Locate every line in the records below that holds the word "small" and return each one.

= = = = =

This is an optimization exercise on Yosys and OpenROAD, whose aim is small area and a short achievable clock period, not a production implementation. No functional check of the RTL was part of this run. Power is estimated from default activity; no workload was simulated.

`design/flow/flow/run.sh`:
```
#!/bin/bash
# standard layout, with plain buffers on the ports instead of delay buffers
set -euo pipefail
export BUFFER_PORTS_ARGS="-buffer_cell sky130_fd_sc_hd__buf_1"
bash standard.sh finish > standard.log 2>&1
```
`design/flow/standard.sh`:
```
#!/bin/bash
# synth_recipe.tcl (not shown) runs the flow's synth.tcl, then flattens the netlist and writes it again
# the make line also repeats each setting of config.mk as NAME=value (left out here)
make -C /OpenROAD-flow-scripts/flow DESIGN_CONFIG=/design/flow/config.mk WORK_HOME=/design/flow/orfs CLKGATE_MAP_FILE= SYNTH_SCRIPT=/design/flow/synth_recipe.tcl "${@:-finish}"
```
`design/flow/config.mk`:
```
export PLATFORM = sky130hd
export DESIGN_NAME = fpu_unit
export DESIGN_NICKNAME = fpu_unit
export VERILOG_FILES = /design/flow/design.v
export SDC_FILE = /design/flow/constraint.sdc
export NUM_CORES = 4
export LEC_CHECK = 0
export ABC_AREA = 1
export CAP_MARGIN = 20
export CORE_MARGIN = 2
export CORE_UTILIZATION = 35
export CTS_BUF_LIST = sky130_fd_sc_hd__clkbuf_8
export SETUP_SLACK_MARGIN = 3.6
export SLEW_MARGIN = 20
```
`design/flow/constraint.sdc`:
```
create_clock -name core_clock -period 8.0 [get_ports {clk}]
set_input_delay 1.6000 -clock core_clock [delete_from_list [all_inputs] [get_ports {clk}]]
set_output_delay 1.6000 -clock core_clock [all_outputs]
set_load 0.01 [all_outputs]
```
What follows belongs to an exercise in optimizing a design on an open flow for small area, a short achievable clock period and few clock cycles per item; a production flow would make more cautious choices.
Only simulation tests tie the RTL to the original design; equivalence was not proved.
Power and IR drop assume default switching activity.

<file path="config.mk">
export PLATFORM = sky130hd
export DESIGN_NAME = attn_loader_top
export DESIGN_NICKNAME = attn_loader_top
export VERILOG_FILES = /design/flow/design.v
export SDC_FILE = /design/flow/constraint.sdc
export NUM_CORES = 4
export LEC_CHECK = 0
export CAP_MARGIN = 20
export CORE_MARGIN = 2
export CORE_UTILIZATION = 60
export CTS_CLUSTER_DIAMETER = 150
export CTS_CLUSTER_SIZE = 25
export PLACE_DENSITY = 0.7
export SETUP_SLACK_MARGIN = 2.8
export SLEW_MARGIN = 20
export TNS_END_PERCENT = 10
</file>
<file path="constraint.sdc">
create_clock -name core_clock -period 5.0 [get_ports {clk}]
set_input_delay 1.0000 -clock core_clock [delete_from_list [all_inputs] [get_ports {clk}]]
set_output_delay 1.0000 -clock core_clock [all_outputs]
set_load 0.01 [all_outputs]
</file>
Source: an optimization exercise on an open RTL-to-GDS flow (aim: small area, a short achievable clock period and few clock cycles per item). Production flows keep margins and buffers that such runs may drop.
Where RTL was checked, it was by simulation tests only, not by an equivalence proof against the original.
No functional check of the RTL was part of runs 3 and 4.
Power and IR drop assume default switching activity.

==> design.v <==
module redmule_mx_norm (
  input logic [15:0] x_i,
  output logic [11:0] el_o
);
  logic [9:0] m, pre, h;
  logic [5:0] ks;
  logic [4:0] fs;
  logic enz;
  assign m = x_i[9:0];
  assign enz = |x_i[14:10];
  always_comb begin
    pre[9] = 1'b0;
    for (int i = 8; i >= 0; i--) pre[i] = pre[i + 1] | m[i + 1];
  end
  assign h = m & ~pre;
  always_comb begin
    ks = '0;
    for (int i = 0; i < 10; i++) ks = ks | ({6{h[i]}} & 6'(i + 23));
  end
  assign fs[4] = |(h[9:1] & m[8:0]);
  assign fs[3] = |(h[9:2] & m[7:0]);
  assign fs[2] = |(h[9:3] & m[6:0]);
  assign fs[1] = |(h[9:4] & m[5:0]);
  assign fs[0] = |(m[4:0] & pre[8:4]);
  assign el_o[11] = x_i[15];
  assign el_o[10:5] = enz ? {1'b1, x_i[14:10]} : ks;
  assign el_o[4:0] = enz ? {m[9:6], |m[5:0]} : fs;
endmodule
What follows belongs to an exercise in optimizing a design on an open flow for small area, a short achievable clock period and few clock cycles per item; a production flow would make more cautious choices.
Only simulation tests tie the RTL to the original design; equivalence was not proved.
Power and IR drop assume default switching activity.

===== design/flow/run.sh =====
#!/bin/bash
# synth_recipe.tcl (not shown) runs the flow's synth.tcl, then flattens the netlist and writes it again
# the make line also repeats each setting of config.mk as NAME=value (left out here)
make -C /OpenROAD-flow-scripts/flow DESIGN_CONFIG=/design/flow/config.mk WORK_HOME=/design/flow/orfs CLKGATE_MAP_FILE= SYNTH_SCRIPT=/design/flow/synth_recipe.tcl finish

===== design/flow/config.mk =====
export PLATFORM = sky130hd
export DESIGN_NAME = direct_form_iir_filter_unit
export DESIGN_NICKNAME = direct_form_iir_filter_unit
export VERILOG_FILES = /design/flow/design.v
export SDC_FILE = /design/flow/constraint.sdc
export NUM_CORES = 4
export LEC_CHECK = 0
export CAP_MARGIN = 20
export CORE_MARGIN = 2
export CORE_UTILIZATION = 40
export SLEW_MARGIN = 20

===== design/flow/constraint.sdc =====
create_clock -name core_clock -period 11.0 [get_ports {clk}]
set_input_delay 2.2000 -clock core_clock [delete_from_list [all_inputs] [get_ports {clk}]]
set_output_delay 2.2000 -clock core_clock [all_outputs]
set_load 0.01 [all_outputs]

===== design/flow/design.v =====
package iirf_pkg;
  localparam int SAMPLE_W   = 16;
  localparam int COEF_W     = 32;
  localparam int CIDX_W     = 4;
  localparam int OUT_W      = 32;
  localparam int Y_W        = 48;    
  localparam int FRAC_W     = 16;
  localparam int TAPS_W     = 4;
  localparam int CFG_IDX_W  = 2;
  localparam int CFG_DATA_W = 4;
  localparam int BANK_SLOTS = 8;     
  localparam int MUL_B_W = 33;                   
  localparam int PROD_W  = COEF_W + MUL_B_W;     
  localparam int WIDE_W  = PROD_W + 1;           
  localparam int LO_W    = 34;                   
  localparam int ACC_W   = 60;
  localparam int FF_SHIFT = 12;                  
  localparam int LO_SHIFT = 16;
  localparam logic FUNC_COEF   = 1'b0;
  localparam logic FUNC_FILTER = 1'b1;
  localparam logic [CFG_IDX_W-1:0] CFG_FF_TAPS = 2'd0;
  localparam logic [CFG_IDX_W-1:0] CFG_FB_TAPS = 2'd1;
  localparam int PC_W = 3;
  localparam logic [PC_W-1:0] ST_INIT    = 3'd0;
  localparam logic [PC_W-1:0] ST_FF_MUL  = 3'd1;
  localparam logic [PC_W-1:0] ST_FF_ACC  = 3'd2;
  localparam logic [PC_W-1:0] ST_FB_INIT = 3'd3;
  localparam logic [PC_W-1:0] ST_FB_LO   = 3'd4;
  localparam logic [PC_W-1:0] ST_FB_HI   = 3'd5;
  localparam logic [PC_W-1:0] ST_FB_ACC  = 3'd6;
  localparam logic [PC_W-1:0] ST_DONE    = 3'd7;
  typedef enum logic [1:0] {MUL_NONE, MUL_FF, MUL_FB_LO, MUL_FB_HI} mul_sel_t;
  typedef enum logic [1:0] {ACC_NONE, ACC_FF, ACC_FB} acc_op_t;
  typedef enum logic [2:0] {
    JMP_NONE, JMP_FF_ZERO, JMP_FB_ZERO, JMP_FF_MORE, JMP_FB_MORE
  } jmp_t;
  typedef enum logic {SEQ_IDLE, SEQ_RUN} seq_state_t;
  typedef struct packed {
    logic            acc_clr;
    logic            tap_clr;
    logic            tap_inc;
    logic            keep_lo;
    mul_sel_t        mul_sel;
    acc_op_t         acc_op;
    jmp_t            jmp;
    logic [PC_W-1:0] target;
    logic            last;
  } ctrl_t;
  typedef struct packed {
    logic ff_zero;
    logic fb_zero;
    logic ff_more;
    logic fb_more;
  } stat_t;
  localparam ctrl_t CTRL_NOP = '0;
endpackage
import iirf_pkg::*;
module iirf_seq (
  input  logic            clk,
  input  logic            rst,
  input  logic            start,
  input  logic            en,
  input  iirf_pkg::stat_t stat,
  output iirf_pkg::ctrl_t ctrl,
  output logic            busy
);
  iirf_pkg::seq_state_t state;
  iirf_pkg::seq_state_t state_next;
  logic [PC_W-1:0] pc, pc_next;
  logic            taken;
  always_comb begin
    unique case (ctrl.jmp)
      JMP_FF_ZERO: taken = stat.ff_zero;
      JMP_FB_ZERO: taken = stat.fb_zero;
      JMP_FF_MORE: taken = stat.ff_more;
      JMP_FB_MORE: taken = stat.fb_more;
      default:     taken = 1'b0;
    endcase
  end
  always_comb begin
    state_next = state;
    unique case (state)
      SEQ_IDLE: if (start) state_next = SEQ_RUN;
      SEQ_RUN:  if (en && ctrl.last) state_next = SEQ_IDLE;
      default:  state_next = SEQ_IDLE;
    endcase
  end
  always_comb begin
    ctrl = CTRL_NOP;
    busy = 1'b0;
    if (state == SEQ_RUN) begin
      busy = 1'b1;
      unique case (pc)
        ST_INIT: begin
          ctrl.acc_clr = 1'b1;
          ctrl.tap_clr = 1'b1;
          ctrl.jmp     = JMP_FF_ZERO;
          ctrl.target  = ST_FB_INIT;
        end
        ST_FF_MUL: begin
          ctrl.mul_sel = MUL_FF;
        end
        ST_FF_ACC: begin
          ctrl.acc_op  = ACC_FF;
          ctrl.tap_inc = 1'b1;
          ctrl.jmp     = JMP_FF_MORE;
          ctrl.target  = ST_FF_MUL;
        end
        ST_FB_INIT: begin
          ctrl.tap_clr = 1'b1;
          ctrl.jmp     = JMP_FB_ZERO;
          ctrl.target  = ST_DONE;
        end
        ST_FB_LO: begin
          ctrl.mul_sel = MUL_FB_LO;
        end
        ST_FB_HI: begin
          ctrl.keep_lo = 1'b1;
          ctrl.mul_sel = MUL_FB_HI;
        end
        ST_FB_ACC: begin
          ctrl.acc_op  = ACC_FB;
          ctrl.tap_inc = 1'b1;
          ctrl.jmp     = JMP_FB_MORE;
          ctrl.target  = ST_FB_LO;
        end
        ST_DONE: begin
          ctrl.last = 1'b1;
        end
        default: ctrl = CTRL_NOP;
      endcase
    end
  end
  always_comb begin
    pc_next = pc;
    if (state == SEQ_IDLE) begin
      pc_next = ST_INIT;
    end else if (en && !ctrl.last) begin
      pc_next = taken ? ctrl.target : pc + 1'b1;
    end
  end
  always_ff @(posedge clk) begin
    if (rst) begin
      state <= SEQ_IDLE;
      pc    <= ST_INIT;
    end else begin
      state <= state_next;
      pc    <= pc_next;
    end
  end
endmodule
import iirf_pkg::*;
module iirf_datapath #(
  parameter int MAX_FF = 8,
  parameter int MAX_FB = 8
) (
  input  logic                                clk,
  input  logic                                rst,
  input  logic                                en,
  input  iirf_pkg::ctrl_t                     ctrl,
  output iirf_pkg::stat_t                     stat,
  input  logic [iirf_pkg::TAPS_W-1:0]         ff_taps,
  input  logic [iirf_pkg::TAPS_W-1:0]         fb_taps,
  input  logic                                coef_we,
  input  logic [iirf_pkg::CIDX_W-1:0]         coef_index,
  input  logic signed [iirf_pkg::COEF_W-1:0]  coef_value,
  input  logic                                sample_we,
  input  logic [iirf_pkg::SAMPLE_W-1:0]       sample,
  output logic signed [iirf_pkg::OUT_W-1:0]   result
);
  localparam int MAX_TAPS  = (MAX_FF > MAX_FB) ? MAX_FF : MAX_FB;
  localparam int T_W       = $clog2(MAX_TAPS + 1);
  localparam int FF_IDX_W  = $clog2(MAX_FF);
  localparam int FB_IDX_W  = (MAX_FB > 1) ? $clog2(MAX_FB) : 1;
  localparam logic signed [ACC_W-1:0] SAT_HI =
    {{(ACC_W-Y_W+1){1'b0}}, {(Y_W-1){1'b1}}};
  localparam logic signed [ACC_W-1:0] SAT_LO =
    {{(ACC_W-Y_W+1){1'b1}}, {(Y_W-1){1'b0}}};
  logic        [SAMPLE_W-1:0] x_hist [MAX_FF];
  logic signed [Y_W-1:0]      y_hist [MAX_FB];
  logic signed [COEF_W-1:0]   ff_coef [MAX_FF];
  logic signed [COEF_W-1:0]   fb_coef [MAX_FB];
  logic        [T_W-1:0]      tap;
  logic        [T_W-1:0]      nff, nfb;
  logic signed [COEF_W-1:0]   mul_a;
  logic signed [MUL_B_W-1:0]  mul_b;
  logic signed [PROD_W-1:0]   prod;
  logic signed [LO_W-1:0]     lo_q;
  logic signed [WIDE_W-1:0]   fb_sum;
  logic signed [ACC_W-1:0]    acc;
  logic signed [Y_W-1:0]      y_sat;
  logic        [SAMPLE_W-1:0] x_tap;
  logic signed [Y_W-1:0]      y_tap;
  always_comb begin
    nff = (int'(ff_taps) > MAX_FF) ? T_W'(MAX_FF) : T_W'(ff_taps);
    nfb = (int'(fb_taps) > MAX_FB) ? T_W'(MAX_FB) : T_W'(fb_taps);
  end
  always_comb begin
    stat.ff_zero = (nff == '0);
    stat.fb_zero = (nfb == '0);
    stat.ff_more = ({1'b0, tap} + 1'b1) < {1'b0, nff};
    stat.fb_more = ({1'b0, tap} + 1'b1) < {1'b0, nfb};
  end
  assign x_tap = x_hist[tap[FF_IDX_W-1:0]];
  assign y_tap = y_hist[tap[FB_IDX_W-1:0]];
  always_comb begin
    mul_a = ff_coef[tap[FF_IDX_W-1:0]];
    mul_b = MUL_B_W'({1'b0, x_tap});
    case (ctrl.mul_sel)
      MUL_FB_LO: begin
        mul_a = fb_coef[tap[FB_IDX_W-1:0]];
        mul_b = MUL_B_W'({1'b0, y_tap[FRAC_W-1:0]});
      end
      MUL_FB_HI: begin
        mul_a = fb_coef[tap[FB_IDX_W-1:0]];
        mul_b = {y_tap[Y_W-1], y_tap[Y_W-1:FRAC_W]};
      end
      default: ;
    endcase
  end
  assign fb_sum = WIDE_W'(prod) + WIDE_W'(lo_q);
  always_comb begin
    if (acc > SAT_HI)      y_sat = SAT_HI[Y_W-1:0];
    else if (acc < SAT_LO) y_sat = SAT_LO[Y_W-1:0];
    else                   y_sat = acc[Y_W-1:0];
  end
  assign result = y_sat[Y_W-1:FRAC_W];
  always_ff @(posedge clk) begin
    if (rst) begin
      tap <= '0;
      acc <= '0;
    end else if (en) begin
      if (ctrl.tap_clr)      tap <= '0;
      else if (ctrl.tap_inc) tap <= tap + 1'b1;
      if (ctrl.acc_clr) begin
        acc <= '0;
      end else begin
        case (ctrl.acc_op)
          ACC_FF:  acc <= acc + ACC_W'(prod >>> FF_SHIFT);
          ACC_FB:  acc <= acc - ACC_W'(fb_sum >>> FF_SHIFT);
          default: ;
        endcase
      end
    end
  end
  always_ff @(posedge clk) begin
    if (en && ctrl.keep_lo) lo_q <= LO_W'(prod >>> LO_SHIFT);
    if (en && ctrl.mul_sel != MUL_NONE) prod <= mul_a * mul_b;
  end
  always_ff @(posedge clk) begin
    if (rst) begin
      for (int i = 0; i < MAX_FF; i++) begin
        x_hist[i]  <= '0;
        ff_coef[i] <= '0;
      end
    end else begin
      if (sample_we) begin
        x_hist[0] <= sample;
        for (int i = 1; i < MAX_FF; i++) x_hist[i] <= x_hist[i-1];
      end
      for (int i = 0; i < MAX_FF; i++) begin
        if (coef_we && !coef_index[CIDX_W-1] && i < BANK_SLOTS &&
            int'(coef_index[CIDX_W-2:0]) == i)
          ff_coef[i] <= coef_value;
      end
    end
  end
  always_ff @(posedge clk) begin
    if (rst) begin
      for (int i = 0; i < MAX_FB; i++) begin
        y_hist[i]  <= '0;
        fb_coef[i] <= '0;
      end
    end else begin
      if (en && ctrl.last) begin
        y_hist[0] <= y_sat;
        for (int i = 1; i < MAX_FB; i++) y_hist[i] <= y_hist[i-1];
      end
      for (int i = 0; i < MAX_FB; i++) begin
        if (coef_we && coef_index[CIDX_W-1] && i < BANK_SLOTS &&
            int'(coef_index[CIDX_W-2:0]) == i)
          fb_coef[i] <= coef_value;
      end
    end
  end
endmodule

= = = = =

Result of this exercise ▸
This is an optimization exercise on Yosys and OpenROAD, whose aim is small area and a short achievable clock period, not a production implementation. No functional check of the RTL was part of this run. Power is estimated from default activity; no workload was simulated.
What follows belongs to an exercise in optimizing a design on an open flow for small area, a short achievable clock period and few clock cycles per item; a production flow would make more cautious choices.
Source: an optimization exercise on an open RTL-to-GDS flow (aim: small area, a short achievable clock period and few clock cycles per item). Production flows keep margins and buffers that such runs may drop.
What follows belongs to an exercise in optimizing a design on an open flow for small area, a short achievable clock period and few clock cycles per item; a production flow would make more cautious choices.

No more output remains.